I have a UserControl that uses a Grouping Grid and a "builder" type object that recreates the datasource, visible columns, grouping cols and summary cols when a user wants to see more data
As a workaround related to frozen cols not displaying correctly, we resize the first col down to 10 and then back to it''s correct size, but as a user you cna see this happening.
There appears to be lots of options to do with
GridControlBase.BeginUpdate and
GridControlBase.BeginUpdateModel.
What''s the preferred way (I''m think I''ve asked this before) - we''re doing this:
grid.GridControlBase.BeginUpdate(BeginUpdateOptions.None);
grid.GridControlBase.BeginUpdateModel(BeginUpdateOptions.None, true);
///LOTS OF UPDATES TO DATATABLE AND DISPLAY COLS
grid.GridControlBase.EndUpdateModel(false, true);
grid.GridControlBase.EndUpdate(true);
Does it make any difference if you use BgiunUpdateModel before BeginUpdate?
Thanks in advance
Jason
AD
Administrator
Syncfusion Team
September 2, 2004 02:10 PM UTC
Jason,
I worked on the frozen column issue you reported. Fix will be available with the next private build.

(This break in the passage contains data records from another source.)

### src/rtl/frame_dma_regs.vh
/*
  register offsets, field positions and encodings of the frame dma engine.
  assumes a word-addressed register port with 8-bit byte addresses.
*/
`ifndef FRAME_DMA_REGS_VH
`define FRAME_DMA_REGS_VH

// channel layout
`define NUM_CH          10
`define NUM_XTR         2
`define CH_IDX_W        4
`define POS_W           14

// register byte addresses
`define OFF_ACTIVATE    8'h00
`define OFF_DISABLE     8'h04
`define OFF_STATE       8'h08
`define OFF_INTR_FRM    8'h0C
`define OFF_INTR_LLP    8'h10
`define OFF_FRM_ENA     8'h14
`define OFF_LLP_ENA     8'h18
`define OFF_IDENT       8'h1C
`define OFF_MAN_CFG     8'h20
`define OFF_MAN_XTR     8'h24
`define OFF_MAN_INJ     8'h28
`define OFF_CFG_BASE    8'h40
`define OFF_LLP_BASE    8'h80
`define OFF_BLOCK_MASK  8'hC0

// channel_config fields
`define CFG_PRIO_MSB    2
`define CFG_GRP_BIT     4

// manual configuration fields
`define MAN_ENA_BIT     0
`define MAN_GRP_BIT     1
`define MAN_SOF_BIT     2
`define MAN_EOF_BIT     3

// descriptor layout
`define DESC_LAST_IDX   2'h3
`define DESC_STAT_OFF   32'h0000_000C
`define WORD_BYTES      32'h0000_0004
`define NULL_PTR        32'h0000_0000
`define STAT_SOF        16
`define STAT_EOF        17
`define STAT_ABORT      18
`define STAT_PD         19
`define STAT_OFS_LSB    20

// internal_frame_header bit asking for fcs recompute
`define IFH_FCS_BIT     0

// per-channel state readback codes
`define ST_DISABLED     2'h0
`define ST_UPDATING     2'h1
`define ST_ACTIVE       2'h2

`endif

### src/rtl/frame_dma_engine.v
/*
  frame_dma_engine: ten-channel descriptor driven frame mover between two cpu
  port groups and host memory, with a plain software register port.
  assumes: the memory master port is answered by a one-request-at-a-time
  outbound path on ref_clk (mem_ack pulses once per request); the cpu port
  streams run on ref_clk; software configures the port groups beforehand.
*/
`timescale 1ns/100ps
`include "frame_dma_regs.vh"

module frame_dma_engine (
  // clock and reset
  input  wire        ref_clk,
  input  wire        rst_n,
  // software register port
  input  wire [7:0]  reg_addr,
  input  wire [31:0] reg_wdata,
  input  wire        reg_wr,
  input  wire        reg_rd,
  output reg  [31:0] reg_rdata,
  // outbound memory master
  output reg         mem_req,
  output reg         mem_we,
  output reg  [31:0] mem_addr,
  output reg  [31:0] mem_wdata,
  input  wire        mem_ack,
  input  wire [31:0] mem_rdata,
  // extraction streams, one lane per port group
  input  wire [1:0]  xtr_valid,
  input  wire [63:0] xtr_data,
  input  wire [63:0] xtr_ifh,
  input  wire [1:0]  xtr_eof,
  output reg  [1:0]  xtr_ready,
  // injection streams, one valid per port group, shared data
  output reg  [1:0]  inj_valid,
  output reg  [31:0] inj_data,
  output reg         inj_sof,
  output reg         inj_eof,
  output reg         inj_fcs_upd,
  input  wire [1:0]  inj_ready,
  // event summary
  output reg         evt_pending
);

  // one-hot engine states
  localparam [6:0] S_IDLE = 7'h01;
  localparam [6:0] S_RD   = 7'h02;
  localparam [6:0] S_XGET = 7'h04;
  localparam [6:0] S_XWR  = 7'h08;
  localparam [6:0] S_IRD  = 7'h10;
  localparam [6:0] S_IPUT = 7'h20;
  localparam [6:0] S_WB   = 7'h40;

  reg                 rst_s1_r;
  reg                 rst_sync_n;
  reg  [6:0]          state_r;
  reg  [3:0]          cur_r;
  reg  [1:0]          didx_r;
  reg  [31:0]         d_desc_r;
  reg  [31:0]         d_next_r;
  reg  [31:0]         d_datap_r;
  reg  [15:0]         d_datal_r;
  reg  [31:0]         d_stat_r;
  reg  [`POS_W-1:0]   pos_r;
  reg                 blk_sof_r;
  reg                 blk_eof_r;
  reg  [1:0]          xmid_r;
  reg  [1:0]          lock_r;
  reg  [3:0]          own_r [0:1];
  reg  [31:0]         llp_r [0:`NUM_CH-1];
  reg  [2:0]          prio_r [0:`NUM_CH-1];
  reg  [`NUM_CH-1:0]  grp_r;
  reg  [`NUM_CH-1:0]  act_r;
  reg  [`NUM_CH-1:0]  dis_r;
  reg  [`NUM_CH-1:0]  frm_r;
  reg  [`NUM_CH-1:0]  llpev_r;
  reg  [`NUM_CH-1:0]  frm_ena_r;
  reg  [`NUM_CH-1:0]  llp_ena_r;
  reg  [3:0]          man_cfg_r;

  reg  [`NUM_CH-1:0]  elig;
  reg                 win_ok;
  reg  [3:0]          win;
  reg  [2:0]          best;
  reg  [19:0]         st_vec;
  reg  [31:0]         rd_mux;
  integer             i;

  wire                is_xtr   = (cur_r < `NUM_XTR);
  wire                xport    = cur_r[0];
  wire                igrp     = grp_r[cur_r];
  wire [`POS_W-1:0]   pos_inc  = pos_r + 1'b1;
  wire [15:0]         pos_byt  = {pos_inc, 2'b00};
  wire                blk_last = is_xtr ? (pos_byt >= d_datal_r) : (pos_byt >= d_stat_r[15:0]);
  wire [31:0]         blk_addr = d_datap_r + {16'h0000, pos_r, 2'b00};
  wire                wb_done  = (state_r == S_WB) && mem_ack;
  wire [`NUM_CH-1:0]  cur_oh   = {{(`NUM_CH-1){1'b0}}, 1'b1} << cur_r;
  wire                is_null  = (d_next_r == `NULL_PTR);
  wire [`NUM_CH-1:0]  ident    = (frm_r & frm_ena_r) | (llpev_r & llp_ena_r);
  wire                man_on   = man_cfg_r[`MAN_ENA_BIT];
  wire                man_grp  = man_cfg_r[`MAN_GRP_BIT];
  wire                cfg_hit  = ((reg_addr & `OFF_BLOCK_MASK) == `OFF_CFG_BASE);
  wire                llp_hit  = ((reg_addr & `OFF_BLOCK_MASK) == `OFF_LLP_BASE);
  wire [3:0]          reg_ch   = reg_addr[5:2];

  // channel bookkeeping updates; a hardware set always beats a software clear
  wire [`NUM_CH-1:0]  act_set  = (reg_wr && reg_addr == `OFF_ACTIVATE) ? reg_wdata[`NUM_CH-1:0] : {`NUM_CH{1'b0}};
  wire [`NUM_CH-1:0]  dis_set  = (reg_wr && reg_addr == `OFF_DISABLE) ? reg_wdata[`NUM_CH-1:0] : {`NUM_CH{1'b0}};
  wire [`NUM_CH-1:0]  frm_clr  = (reg_wr && reg_addr == `OFF_INTR_FRM) ? reg_wdata[`NUM_CH-1:0] : {`NUM_CH{1'b0}};
  wire [`NUM_CH-1:0]  llp_clr  = (reg_wr && reg_addr == `OFF_INTR_LLP) ? reg_wdata[`NUM_CH-1:0] : {`NUM_CH{1'b0}};
  wire [`NUM_CH-1:0]  act_clr  = (wb_done && (is_null || dis_r[cur_r])) ? cur_oh : {`NUM_CH{1'b0}};
  wire [`NUM_CH-1:0]  frm_set  = (wb_done && blk_eof_r) ? cur_oh : {`NUM_CH{1'b0}};
  wire [`NUM_CH-1:0]  llp_set  = (wb_done && is_null) ? cur_oh : {`NUM_CH{1'b0}};

  // status word written back: extraction reports what it stored, injection marks done;
  // extraction loads it as its last write is acked, so the byte count already includes that word; injection loads it as the group accepts its last word
  wire [31:0] stat_wr = is_xtr ?
    {d_stat_r[31:`STAT_OFS_LSB], 2'b00, blk_eof_r, blk_sof_r, pos_byt} :
    {d_stat_r[31:`STAT_OFS_LSB], 1'b1, d_stat_r[`STAT_ABORT:`STAT_SOF], d_stat_r[15:0]};

  // reset release through two flops
  always @(posedge ref_clk or negedge rst_n) begin
    if (!rst_n) begin
      rst_s1_r   <= 1'b0;
      rst_sync_n <= 1'b0;
    end else begin
      rst_s1_r   <= 1'b1;
      rst_sync_n <= rst_s1_r;
    end
  end

  // which channels could use the engine right now
  always @* begin
    elig = {`NUM_CH{1'b0}};
    for (i = 0; i < `NUM_CH; i = i + 1) begin
      if (i < `NUM_XTR)
        elig[i] = act_r[i] && xtr_valid[i];
      else
        elig[i] = act_r[i] && (!lock_r[grp_r[i]] || own_r[grp_r[i]] == i[3:0]);
    end
  end

  // strict priority; ascending scan with >= lets the higher number win ties
  always @* begin
    win_ok = 1'b0;
    win    = 4'h0;
    best   = 3'h0;
    for (i = 0; i < `NUM_CH; i = i + 1) begin
      if (elig[i] && (!win_ok || prio_r[i] >= best)) begin
        win_ok = 1'b1;
        win    = i[3:0];
        best   = prio_r[i];
      end
    end
  end

  // per-channel state readback, two bits each
  always @* begin
    for (i = 0; i < `NUM_CH; i = i + 1) begin
      if (!act_r[i])
        st_vec[2*i +: 2] = `ST_DISABLED;
      else if (cur_r == i[3:0] && (state_r == S_RD || state_r == S_WB))
        st_vec[2*i +: 2] = `ST_UPDATING;
      else
        st_vec[2*i +: 2] = `ST_ACTIVE;
    end
  end

  // register read multiplexer; unmapped addresses read zero
  always @* begin
    rd_mux = 32'h0000_0000;
    if (reg_addr == `OFF_ACTIVATE)
      rd_mux = {22'h00_0000, act_r};
    else if (reg_addr == `OFF_DISABLE)
      rd_mux = {22'h00_0000, dis_r};
    else if (reg_addr == `OFF_STATE)
      rd_mux = {12'h000, st_vec};
    else if (reg_addr == `OFF_INTR_FRM)
      rd_mux = {22'h00_0000, frm_r};
    else if (reg_addr == `OFF_INTR_LLP)
      rd_mux = {22'h00_0000, llpev_r};
    else if (reg_addr == `OFF_FRM_ENA)
      rd_mux = {22'h00_0000, frm_ena_r};
    else if (reg_addr == `OFF_LLP_ENA)
      rd_mux = {22'h00_0000, llp_ena_r};
    else if (reg_addr == `OFF_IDENT)
      rd_mux = {22'h00_0000, ident};
    else if (reg_addr == `OFF_MAN_CFG)
      rd_mux = {28'h000_0000, man_cfg_r};
    else if (reg_addr == `OFF_MAN_XTR)
      rd_mux = man_grp ? xtr_data[63:32] : xtr_data[31:0];
    else if (cfg_hit && reg_ch < `NUM_CH)
      rd_mux = {27'h000_0000, grp_r[reg_ch], 1'b0, prio_r[reg_ch]};
    else if (llp_hit && reg_ch < `NUM_CH)
      rd_mux = llp_r[reg_ch];
  end

  // registers, descriptor engine and stream handshakes
  always @(posedge ref_clk or negedge rst_sync_n) begin
    if (!rst_sync_n) begin
      state_r     <= S_IDLE;
      cur_r       <= 4'h0;
      didx_r      <= 2'h0;
      d_desc_r    <= 32'h0000_0000;
      d_next_r    <= 32'h0000_0000;
      d_datap_r   <= 32'h0000_0000;
      d_datal_r   <= 16'h0000;
      d_stat_r    <= 32'h0000_0000;
      pos_r       <= {`POS_W{1'b0}};
      blk_sof_r   <= 1'b0;
      blk_eof_r   <= 1'b0;
      xmid_r      <= 2'h0;
      lock_r      <= 2'h0;
      own_r[0]    <= 4'h0;
      own_r[1]    <= 4'h0;
      grp_r       <= {`NUM_CH{1'b0}};
      act_r       <= {`NUM_CH{1'b0}};
      dis_r       <= {`NUM_CH{1'b0}};
      frm_r       <= {`NUM_CH{1'b0}};
      llpev_r     <= {`NUM_CH{1'b0}};
      frm_ena_r   <= {`NUM_CH{1'b0}};
      llp_ena_r   <= {`NUM_CH{1'b0}};
      man_cfg_r   <= 4'h0;
      reg_rdata   <= 32'h0000_0000;
      mem_req     <= 1'b0;
      mem_we      <= 1'b0;
      mem_addr    <= 32'h0000_0000;
      mem_wdata   <= 32'h0000_0000;
      xtr_ready   <= 2'h0;
      inj_valid   <= 2'h0;
      inj_data    <= 32'h0000_0000;
      inj_sof     <= 1'b0;
      inj_eof     <= 1'b0;
      inj_fcs_upd <= 1'b0;
      evt_pending <= 1'b0;
      for (i = 0; i < `NUM_CH; i = i + 1) begin
        llp_r[i]  <= 32'h0000_0000;
        prio_r[i] <= 3'h0;
      end
    end else begin
      xtr_ready   <= 2'h0;
      reg_rdata   <= reg_rd ? rd_mux : 32'h0000_0000;
      evt_pending <= |ident;
      act_r       <= (act_r & ~act_clr) | act_set;
      dis_r       <= (dis_r & ~act_clr & ~act_set) | dis_set;
      frm_r       <= (frm_r & ~frm_clr) | frm_set;
      llpev_r     <= (llpev_r & ~llp_clr) | llp_set;
      // software writes
      if (reg_wr) begin
        if (reg_addr == `OFF_FRM_ENA)
          frm_ena_r <= reg_wdata[`NUM_CH-1:0];
        if (reg_addr == `OFF_LLP_ENA)
          llp_ena_r <= reg_wdata[`NUM_CH-1:0];
        if (reg_addr == `OFF_MAN_CFG)
          man_cfg_r <= reg_wdata[3:0];
        if (cfg_hit && reg_ch < `NUM_CH) begin
          prio_r[reg_ch] <= reg_wdata[`CFG_PRIO_MSB:0];
          grp_r[reg_ch]  <= reg_wdata[`CFG_GRP_BIT];
        end
        if (llp_hit && reg_ch < `NUM_CH)
          llp_r[reg_ch] <= reg_wdata;
        if (reg_addr == `OFF_MAN_INJ && man_on) begin
          inj_valid[man_grp] <= 1'b1;
          inj_data           <= reg_wdata;
          inj_sof            <= man_cfg_r[`MAN_SOF_BIT];
          inj_eof            <= man_cfg_r[`MAN_EOF_BIT];
          inj_fcs_upd        <= man_cfg_r[`MAN_SOF_BIT] && reg_wdata[`IFH_FCS_BIT];
        end
      end
      // manual extraction pops a word on each data read
      if (reg_rd && reg_addr == `OFF_MAN_XTR && man_on && xtr_valid[man_grp])
        xtr_ready[man_grp] <= 1'b1;
      // an injection word leaves when its group accepts it
      for (i = 0; i < `NUM_XTR; i = i + 1) begin
        if (inj_valid[i] && inj_ready[i])
          inj_valid[i] <= 1'b0;
      end
      // descriptor engine: one memory request outstanding at most
      case (state_r)
        S_IDLE: begin
          if (!man_on && win_ok) begin
            cur_r    <= win;
            didx_r   <= 2'h0;
            d_desc_r <= llp_r[win];
            mem_req  <= 1'b1;
            mem_we   <= 1'b0;
            mem_addr <= llp_r[win];
            state_r  <= S_RD;
          end
        end
        S_RD: begin
          if (mem_ack) begin
            mem_req <= 1'b0;
            case (didx_r)
              2'h0:    d_next_r  <= mem_rdata;
              2'h1:    d_datap_r <= mem_rdata;
              2'h2:    d_datal_r <= mem_rdata[15:0];
              default: d_stat_r  <= mem_rdata;
            endcase
            if (didx_r == `DESC_LAST_IDX) begin
              pos_r     <= {`POS_W{1'b0}};
              blk_sof_r <= 1'b0;
              blk_eof_r <= is_xtr ? 1'b0 : mem_rdata[`STAT_EOF];
              if (is_xtr) begin
                state_r <= S_XGET;
              end else begin
                mem_req  <= 1'b1;
                mem_addr <= d_datap_r;
                state_r  <= S_IRD;
              end
            end else begin
              didx_r   <= didx_r + 2'h1;
              mem_req  <= 1'b1;
              mem_addr <= mem_addr + `WORD_BYTES;
            end
          end
        end
        S_XGET: begin
          if (xtr_valid[xport]) begin
            if (!xmid_r[xport]) begin
              mem_wdata      <= xport ? xtr_ifh[63:32] : xtr_ifh[31:0];
              blk_sof_r      <= 1'b1;
              xmid_r[xport]  <= 1'b1;
            end else begin
              mem_wdata        <= xport ? xtr_data[63:32] : xtr_data[31:0];
              blk_eof_r        <= xtr_eof[xport];
              xtr_ready[xport] <= 1'b1;
            end
            mem_req  <= 1'b1;
            mem_we   <= 1'b1;
            mem_addr <= blk_addr;
            state_r  <= S_XWR;
          end
        end
        S_XWR: begin
          if (mem_ack) begin
            mem_req <= 1'b0;
            pos_r   <= pos_inc;
            if (blk_eof_r || blk_last) begin
              if (blk_eof_r)
                xmid_r[xport] <= 1'b0;
              mem_req   <= 1'b1;
              mem_addr  <= d_desc_r + `DESC_STAT_OFF;
              mem_wdata <= stat_wr;
              state_r   <= S_WB;
            end else begin
              state_r <= S_XGET;
            end
          end
        end
        S_IRD: begin
          if (mem_ack) begin
            mem_req         <= 1'b0;
            inj_valid[igrp] <= 1'b1;
            inj_data        <= mem_rdata;
            inj_sof         <= (pos_r == {`POS_W{1'b0}}) && d_stat_r[`STAT_SOF];
            inj_eof         <= blk_last && d_stat_r[`STAT_EOF];
            inj_fcs_upd     <= (pos_r == {`POS_W{1'b0}}) && d_stat_r[`STAT_SOF] && mem_rdata[`IFH_FCS_BIT];
            if (pos_r == {`POS_W{1'b0}} && d_stat_r[`STAT_SOF]) begin
              lock_r[igrp] <= 1'b1;
              own_r[igrp]  <= cur_r;
            end
            state_r <= S_IPUT;
          end
        end
        S_IPUT: begin
          if (inj_valid[igrp] && inj_ready[igrp]) begin
            pos_r <= pos_inc;
            if (inj_eof)
              lock_r[igrp] <= 1'b0;
            mem_req <= 1'b1;
            mem_we  <= blk_last;
            if (blk_last) begin
              mem_addr  <= d_desc_r + `DESC_STAT_OFF;
              mem_wdata <= stat_wr;
              state_r   <= S_WB;
            end else begin
              mem_addr <= blk_addr + `WORD_BYTES;
              state_r  <= S_IRD;
            end
          end
        end
        S_WB: begin
          // write and status word were loaded with the request, so they stand until ack
          if (mem_ack) begin
            mem_req        <= 1'b0;
            mem_we         <= 1'b0;
            llp_r[cur_r]   <= d_next_r;
            state_r        <= S_IDLE;
          end
        end
        default: state_r <= S_IDLE;
      endcase
    end
  end

endmodule // frame_dma_engine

Regarding the BeginUpdate, best would be to do this:
this.groupingGrid1.GridGroupDropArea.BeginUpdate();
this.groupingGrid1.TableControl.BeginUpdate();
and then later
this.groupingGrid1.GridGroupDropArea.EndUpdate(true);
this.groupingGrid1.TableControl.EndUpdate(true);
We will also add a BeginUpdate / EndUpdate method for GridGroupingControl which you can then call instead of having to call BeginUpdate on both the TableControl and GroupDropArea.
Stefan
AD
Administrator
Syncfusion Team
September 2, 2004 02:12 PM UTC
One more thing: If you have a bunch of changes to the underlying data source, set Table.TableDirty = true before you make the changes.
Then the engine knows that the table is dirty anyway and will not try to do realtime inserts of new records added to the datasource. Instead it will just wait until the grid is displayed and then just loop through all records and categorize them.
Stefan
AD
Administrator
Syncfusion Team
September 3, 2004 10:38 AM UTC
Once again, thanks for all your help - it''s very useful
AD
Administrator
Syncfusion Team
September 15, 2004 10:47 AM UTC
I''ve tried the suggestions above and we''re still seeing repaints - fyi the GridGroupDropArea is not visible.

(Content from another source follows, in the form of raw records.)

--- config.mk ---
export PLATFORM = sky130hd
export DESIGN_NAME = oamfm_top
export DESIGN_NICKNAME = d
export VERILOG_FILES = /design/src/hdl/oamfm_pkg.sv /design/src/hdl/oamfm_top.sv
export VERILOG_INCLUDE_DIRS = /design/src /design/src/hdl
export SDC_FILE = /design/constraint.sdc
export NUM_CORES = 1
export LEC_CHECK = 0
export ABC_AREA = 1
export BUFFER_PORTS_ARGS = -buffer_cell sky130_fd_sc_hd__buf_2
export CAP_MARGIN = 40
export CELL_PAD_IN_SITES_DETAIL_PLACEMENT = 1
export CELL_PAD_IN_SITES_GLOBAL_PLACEMENT = 1
export CORE_ASPECT_RATIO = 1.25
export CORE_MARGIN = 3
export CORE_UTILIZATION = 30
export CTS_CLUSTER_SIZE = 24
export DETAILED_ROUTE_END_ITERATION = 6
export PLACE_DENSITY_LB_ADDON = 0.1
export SYNTH_ARGS = -nofsm -noshare
export SYNTH_HDL_FRONTEND = slang
export SYNTH_SLANG_ARGS = --single-unit
--- constraint.sdc ---
create_clock -name clk_sys -period 1.85 [get_ports clk_sys]
set_input_delay 0.4625 -clock clk_sys [delete_from_list [all_inputs] [get_ports clk_sys]]
set_output_delay 0.4625 -clock clk_sys [all_outputs]
set_load 0.01 [all_outputs]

On creating the control our application remembers which groups were expanded and re-expands those. You can see the grid being drawn and actually watch the groups expanding.
Does it make any different that the have embedded your control into our own UserControl? Note is is multithread but we are using Invoke.
I noticed one post suggesting the use of Binder.SuspendBinding() but I can''t find the correct object to referece in the GroupingGrid - grid.GridTableModel.DataProvider is null
Would hooking into GridGroupingControl.Paint event comfirm how often it''s beign repainted?
Help would be greatly appreicated so that I can finally put this issue to sleep
Thanks in advance
Jason
AD
Administrator
Syncfusion Team
September 15, 2004 11:11 AM UTC
Hi Jason,
Binder.SuspendBinding() is defined in GridModelDataBinder - this is a helper class only used by the GridDataBoundGrid.
To achieve the same effect with GridGroupingControl you only need to set Table.TableDirty = true. Then subsequent ListChanged event from the datasource will be ignored and only when the grid gets repainted or some of its records are accessed from outside then the table gets categorized.
Calling groupingControl.TableControl.BeginUpdate() as mentioned before should prevent any further paints unless somewhere EndUpdate or CancelUpdate is called. Then the painting will resume. That should also work the same when the grid is used inside a UserControl.
Hooking into GridGroupingControl.Paint event will not help. You need to hook into GridGroupingControl.TableControl.Paint. There you can confirm how often it is repainted.
You can also check the call stack then and see why it is painted. Did GridGroupingConrol.Update() get called? Or CancelUpdate / EndUpdate maybe?